The last three papers are related to metals and alloys. Zhao et al.8 studied the effect of different extrusion conditions, such as extrusion ratios and temperatures, on the microstructure, dynamic recrystallization behavior and texture evolution of Mg-6Zn-1Mn-0.2Gd (ZMG610) alloy. The results indicated that the low temperature of 350°C and high extrusion ratio of 45 could produce alloys with optimal mechanical properties, which was highly dependent on the synergistic effect of dynamically recrystallized grains, I-phase particles and texture.
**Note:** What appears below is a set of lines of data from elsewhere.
$ cat src/rtl/branch_issue_sched.sv
// +--------------------------------------------------------------------------+
// | branch_issue_sched: branch reservation station with oldest-ready issue.  |
// | Revision: 1.0                                                            |
// +--------------------------------------------------------------------------+
`default_nettype none

module branch_issue_sched #(
  parameter int DEPTH     = 4,
  parameter int PREG_W    = 7,
  parameter int ROB_W     = 5,
  parameter int PAYLOAD_W = 80
) (
  input  logic                         clk_i,
  input  logic                         reset_i,
  input  logic                         disp_valid_i,
  output logic                         disp_ready_o,
  input  logic [ROB_W-1:0]             disp_rob_index_i,
  input  logic [PREG_W-1:0]            disp_ps1_i,
  input  logic [PREG_W-1:0]            disp_ps2_i,
  input  logic                         disp_ps1_rdy_i,
  input  logic                         disp_ps2_rdy_i,
  input  logic [PAYLOAD_W-1:0]         disp_payload_i,
  input  logic                         cdb0_valid_i,
  input  logic [PREG_W-1:0]            cdb0_tag_i,
  input  logic                         cdb1_valid_i,
  input  logic [PREG_W-1:0]            cdb1_tag_i,
  input  logic [ROB_W-1:0]             rob_head_i,
  input  logic                         fu_ready_i,
  input  logic                         mispredict_i,
  input  logic [ROB_W-1:0]             mispredict_tag_i,
  output logic                         issue_valid_o,
  output logic [ROB_W-1:0]             issue_rob_index_o,
  output logic [PREG_W-1:0]            issue_ps1_o,
  output logic [PREG_W-1:0]            issue_ps2_o,
  output logic [PAYLOAD_W-1:0]         issue_payload_o,
  output logic [$clog2(DEPTH+1)-1:0]   count_o
);

  localparam int CNT_W = $clog2(DEPTH+1);
  localparam int IDX_W = $clog2(DEPTH);
  localparam int AGE_W = 4;
  localparam logic [CNT_W-1:0] C_DEPTH = CNT_W'(DEPTH);

  logic [DEPTH-1:0]     valid_q, valid_d, rdy1_q, rdy1_d, rdy2_q, rdy2_d;
  logic [ROB_W-1:0]     rob_q [DEPTH];
  logic [ROB_W-1:0]     rob_d [DEPTH];
  logic [PREG_W-1:0]    ps1_q [DEPTH];
  logic [PREG_W-1:0]    ps1_d [DEPTH];
  logic [PREG_W-1:0]    ps2_q [DEPTH];
  logic [PREG_W-1:0]    ps2_d [DEPTH];
  logic [PAYLOAD_W-1:0] pl_q  [DEPTH];
  logic [PAYLOAD_W-1:0] pl_d  [DEPTH];
  logic [CNT_W-1:0]     count_q, count_d, w_flush_cnt;

  logic                 issue_valid_q;
  logic [ROB_W-1:0]     issue_rob_q;
  logic [PREG_W-1:0]    issue_ps1_q, issue_ps2_q;
  logic [PAYLOAD_W-1:0] issue_pl_q;

  logic [AGE_W-1:0]     w_age [DEPTH];
  logic [AGE_W-1:0]     w_mp_age, w_best_age;
  logic [IDX_W-1:0]     w_free_idx, w_sel_idx;
  logic                 w_sel_found, w_dispatch, w_issue;
  logic [DEPTH-1:0]     w_flush;
  logic                 w_unused_tag_msbs;

  // Age is measured modulo 16; the ROB tag MSB carries no ordering information.
  assign w_unused_tag_msbs = ^{rob_head_i[ROB_W-1:AGE_W], mispredict_tag_i[ROB_W-1:AGE_W]};

  function automatic logic f_hit(input logic [PREG_W-1:0] tag,
                                 input logic v0, input logic [PREG_W-1:0] t0,
                                 input logic v1, input logic [PREG_W-1:0] t1);
    return (tag == '0) || (v0 && (t0 == tag)) || (v1 && (t1 == tag));
  endfunction

  assign disp_ready_o = (count_q < C_DEPTH) & ~mispredict_i;

  always_comb begin
    w_mp_age    = mispredict_tag_i[AGE_W-1:0] - rob_head_i[AGE_W-1:0];
    w_free_idx  = '0;
    w_sel_found = 1'b0;
    w_sel_idx   = '0;
    w_best_age  = '0;
    w_flush     = '0;
    w_flush_cnt = '0;
    for (int i = DEPTH-1; i >= 0; i--) begin
      if (!valid_q[i]) w_free_idx = IDX_W'(i);
    end
    for (int i = 0; i < DEPTH; i++) begin
      w_age[i] = rob_q[i][AGE_W-1:0] - rob_head_i[AGE_W-1:0];
      if (valid_q[i] && rdy1_q[i] && rdy2_q[i] && (!w_sel_found || (w_age[i] < w_best_age))) begin
        w_sel_found = 1'b1;
        w_sel_idx   = IDX_W'(i);
        w_best_age  = w_age[i];
      end
      if (mispredict_i && valid_q[i] && (w_age[i] > w_mp_age)) begin
        w_flush[i]  = 1'b1;
        w_flush_cnt = w_flush_cnt + CNT_W'(1);
      end
    end
    w_dispatch = disp_valid_i & disp_ready_o;
    w_issue    = w_sel_found & fu_ready_i & ~mispredict_i;
  end

  always_comb begin
    valid_d = valid_q;
    rdy1_d  = rdy1_q;
    rdy2_d  = rdy2_q;
    rob_d   = rob_q;
    ps1_d   = ps1_q;
    ps2_d   = ps2_q;
    pl_d    = pl_q;
    for (int i = 0; i < DEPTH; i++) begin
      rdy1_d[i] = rdy1_q[i] | f_hit(ps1_q[i], cdb0_valid_i, cdb0_tag_i, cdb1_valid_i, cdb1_tag_i);
      rdy2_d[i] = rdy2_q[i] | f_hit(ps2_q[i], cdb0_valid_i, cdb0_tag_i, cdb1_valid_i, cdb1_tag_i);
      if (w_flush[i] || (w_issue && (w_sel_idx == IDX_W'(i)))) valid_d[i] = 1'b0;
      // The free slot is never the issuing one, so dispatch and issue cannot collide.
      if (w_dispatch && (w_free_idx == IDX_W'(i))) begin
        valid_d[i] = 1'b1;
        rob_d[i]   = disp_rob_index_i;
        ps1_d[i]   = disp_ps1_i;
        ps2_d[i]   = disp_ps2_i;
        pl_d[i]    = disp_payload_i;
        rdy1_d[i]  = disp_ps1_rdy_i | f_hit(disp_ps1_i, cdb0_valid_i, cdb0_tag_i, cdb1_valid_i, cdb1_tag_i);
        rdy2_d[i]  = disp_ps2_rdy_i | f_hit(disp_ps2_i, cdb0_valid_i, cdb0_tag_i, cdb1_valid_i, cdb1_tag_i);
      end
    end
    count_d = count_q + CNT_W'(w_dispatch) - CNT_W'(w_issue) - w_flush_cnt;
  end

  always_ff @(posedge clk_i) begin
    rob_q  <= rob_d;
    ps1_q  <= ps1_d;
    ps2_q  <= ps2_d;
    pl_q   <= pl_d;
    rdy1_q <= rdy1_d;
    rdy2_q <= rdy2_d;
    if (reset_i) begin
      valid_q       <= '0;
      count_q       <= '0;
      issue_valid_q <= 1'b0;
      issue_rob_q   <= '0;
      issue_ps1_q   <= '0;
      issue_ps2_q   <= '0;
      issue_pl_q    <= '0;
    end else begin
      valid_q       <= valid_d;
      count_q       <= count_d;
      issue_valid_q <= w_issue;
      if (w_issue) begin
        issue_rob_q <= rob_q[w_sel_idx];
        issue_ps1_q <= ps1_q[w_sel_idx];
        issue_ps2_q <= ps2_q[w_sel_idx];
        issue_pl_q  <= pl_q[w_sel_idx];
      end
    end
  end

  assign issue_valid_o     = issue_valid_q;
  assign issue_rob_index_o = issue_rob_q;
  assign issue_ps1_o       = issue_ps1_q;
  assign issue_ps2_o       = issue_ps2_q;
  assign issue_payload_o   = issue_pl_q;
  assign count_o           = count_q;

endmodule

`default_nettype wire

$ cat config.mk
export PLATFORM = sky130hd
export DESIGN_NAME = branch_issue_sched
export DESIGN_NICKNAME = d
export VERILOG_FILES = /design/src/rtl/branch_issue_sched.sv
export SDC_FILE = /design/constraint.sdc
export NUM_CORES = 1
export LEC_CHECK = 0
export ABC_AREA = 1
export CAP_MARGIN = 10
export CORE_ASPECT_RATIO = 0.5
export CORE_UTILIZATION = 55
export DETAILED_ROUTE_END_ITERATION = 16
export DONT_BUFFER_PORTS = 1
export PLACE_DENSITY = 0.7
export SETUP_SLACK_MARGIN = 0.05
export SYNTH_ARGS = -nofsm -noshare
export SYNTH_HDL_FRONTEND = slang
export SYNTH_SLANG_ARGS = --single-unit
$ cat constraint.sdc
create_clock -name clk_i -period 29.8 [get_ports clk_i]
set_input_delay 7.45 -clock clk_i [delete_from_list [all_inputs] [get_ports clk_i]]
set_output_delay 7.45 -clock clk_i [all_outputs]
set_load 0.005 [all_outputs]
==> summary.txt, run 1 <==
Drt
  • Final wirelength: roughly 59000 um
  • Vias/cell: around 6
  • Avg WL per Cell: about 22 um
  • Final ANT Viol Nets: 0
  • DRC viols: 0
  • Iteration-0 DRC Markers: ~1700
  • Initial DRT Pass Iterations: 6
  • Vias: 16400

Synth
  • Main synth FF type: edfxtp_1
  • Synthesis-stage register bit count: a little over 500
  • Area contributors post-synth: edfxtp_1, dfxtp_1, nand3_1
  • Mapped cell area: 0.02285 sq mm
  • Synth Instances: about 2200
  • Syn_nets: about 2400
  • Top cell type's share of synthesized area: 0.5205
  • Avg Cell Area, Syn: about 10 sq um
  • Synth warn: 0
  • Leading area contributor after synthesis: edfxtp_1
  • Ys async rst share: 0
  • Synth unique cells: 40
  • Seq/Total Area, Yosys: 0.6213
  • Post-synth EDFFs: between 300 and 400

Critical path
  • CP Cell Sequence: nor2_1
  • Crit path max fanout: 6
  • Crit path buf inv count: 0
  • Worst Setup Path Type: input pin to output port
  • Top Family by Delay on Critical Path: simple AND/OR/NAND/NOR gates
  • Worst endpoint required time: about 22000 ps
  • CP endpoint kind: output port
  • Type of origin of the critical path: input pin
  • CP peak stage delay: around 150 ps
  • Arr. time, crit path: 7600 ps
  • CP max-delay cell: nor2_1

STA
  • Final slew viol count: 0
  • Setup TNS: 0 ps
  • # setup viols final: 0
  • Least-Margin Pin Slew: roughly 1200 ps
  • Slew HR: 0.1737
  • Fmax: 66.42 MHz
  • Crit path time final: between 15000 and 20000 ps
  • Clk_skew: approximately 17 ps
  • Final hold violations: 0
  • RSZ-0062 raised after global routing: no
  • Worst hold margin: about 560 ps
  • Post-route clock period utilization: 0.5052

Clocking
  • Cts hold-fix bufs: 0
  • CTS buffer count: 44
  • Clock-pin slew on the worst setup and hold paths: 60 ps
  • Worst skew pair latency: 570 ps
  • Post_cts resized: 0
  • CTS tree: done
  • Clock Root Buffer: clkbuf_16
  • Post-CTS setup buffer count: 0
  • H-tree Lvls: 2
  • Clk sinks: slightly above 500
  • CTS Buffer Depth: 3

Finish
  • Filler cells: 3293
  • Finished Core Util: 0.6063
  • N_diodes: 0
  • Register area: ~0.014 sq mm
  • Final Non-Filler Cells: 2743
  • Area of the multi-input gates: 0.007297 sq mm
  • Synthesis-to-layout area growth: 7.914%
  • Layout cells sized above 1: 0.04812
  • Commonest cells after routing, fill and taps aside: edfxtp_1, nand3_1, nor2_1, nand2_1, inv_1
  • Commonest non-fill, non-tap cell in the layout: edfxtp_1
  • Layout Nets: around 2400

Floorplanning
  • Die footprint: roughly 0.042 sq mm
  • Core footprint: just over 0.04 sq mm
  • Starting Density: 0.5618
  • Row count: 52
  • Die Height: ~150 um
  • I/O Pins: 236
  • Die Width: between 200 and 300 um

Global route
  • Vias in the first global route: 15660
  • GR peak layer: met2
  • Met2 Usage GRT: 0.4718
  • Largest net degree at the start of global routing: 203
  • First-pass GRT wire length: roughly 91000 um
  • Initial antenna violation count: 0
  • Met1 usage: 0.3691
  • Gr usage total: 0.2782
  • Total global routing overflow: 0
  • Met3 usage: 0.04826

Place
  • HPWL Detailed: 34440 um
  • Buffers added on ports: 0
  • Gp weighted congestion: slightly below 1
  • Inst Count DP: approximately 2700

Pwr
  • PwrDens: between 60 and 70 mW/mm^2
  • Peak supply drop: 0.04626 mV
  • P_leak: 9.200 nW

Run status
  • Status: completed

Hold path
  • Worst min-delay path category: flop to flop

Run
  • Max Cap Viol: 0
flip-flops by register name, indices dropped and copies added, names as in the netlist:
register           flops
issue_rob_index_o      5
rdy1_q                 4
issue_ps1_o            7
rdy2_q                 4
count_o                3
ps1_q                 28
issue_ps2_o            7
issue_payload_o       80
rob_q                 20
issue_valid_o          1
valid_q                4
pl_q                 320
ps2_q                 28
worst paths after layout:
kind | to | depth (start not counted) | startpoint | slack [ps]
setup / recovery | disp_ready_o | 1 | mispredict_i | 14750
hold reg to reg | issue_payload_o[28] | 2 | issue_payload_o[28] | 560
hold / removal | issue_payload_o[28] | 2 | issue_payload_o[28] | 560
setup reg to reg | issue_ps2_o[6] | 30 | rob_q[15] | 22220
metal layers:
metal	up-vias	wire length, um
li1	7656	-
met1	7844	24240
met2	770	28320
met3	127	4896
met4	0	1637
met5	-	0
power by group:
group / switching (W) / internal (W) / leakage (nW) / total [W]
registers: 0.0000144 / 0.000793 / 4.53 / 0.000808
clock network: 0.000257 / 0.000329 / 0.708 / 0.000586
logic: 0.0000692 / 0.0000367 / 3.97 / 0.000106
total: 0.000341 / 0.00116 / 9.20 / 0.00150
tightest hold or removal path, stage by stage, from the launching register on:
cell and delay (ps):
dfxtp_1 340, o21ai_0 90, nor2_1 90
cell usage after synthesis (7+ instances only):
library cell and instances:
o211ai_1 10, o22ai_1 22, xor2_1 40, a21oi_1 31, nand3_1 375, nor4_1 20, nand4_1 47, fa_1 7
xnor2_1 29, edfxtp_1 396, o2111ai_1 14, nor3_1 15, inv_1 222, buf_2 30, o21ai_0 130, buf_1 19
ha_1 45, clkbuf_1 71, nand2_1 247, a2111oi_0 8, nor2_1 277, a221oi_1 19, dfxtp_1 115
cell type report:
class | instances | share of cell area
Multi-Input combinational cell | 1364 | 0.2960
Clock buffer | 57 | 0.04664
Tap cell | 540 | 0.02741
Timing Repair Buffer | 22 | 0.007207
Inverter | 225 | 0.03431
Sequential cell | 511 | 0.5757
Clock inverter | 24 | 0.01274
through the flow:
step                total power [W]  setup slack [ps]  area [sq um]
floorplan                 0.0009026             14110         22850
global placement          0.0009245             14750         23190
detailed placement        0.0009283             14740         23190
CTS                        0.001508             14740         24650
global route               0.001553             14730         24650
finish                     0.001499             14750         24650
Amarnath et al.9 analyzed the effect of the gas tungsten arc welding (GTAW) process, including constant-current (CC) and pulsed-current (PC) modes, on the weldability of electrolytic tough pitch copper, which is widely applied in the manufacturing of electrical machines and automobiles. The results expressed that GTAW-PC mode with optimal heat input and pulsating action could produce refined grains in the weld zone and heat-affected zone and increase the joint efficiency compared to the GTAW-CC mode. For the examination of the correlation between wire arc additive manufacturing (WAAM) technology and the microstructure and properties of Inconel 625 alloy, Junwen et al.10 introduced cold metal transfer technology into WAAM for the Inconel 625 alloy, which formed good welds and a homogeneous distribution of mechanical properties.

I hope that you enjoy the contents of this issue, and the scientific and technical information in it can provide you more ideas to take your research forward.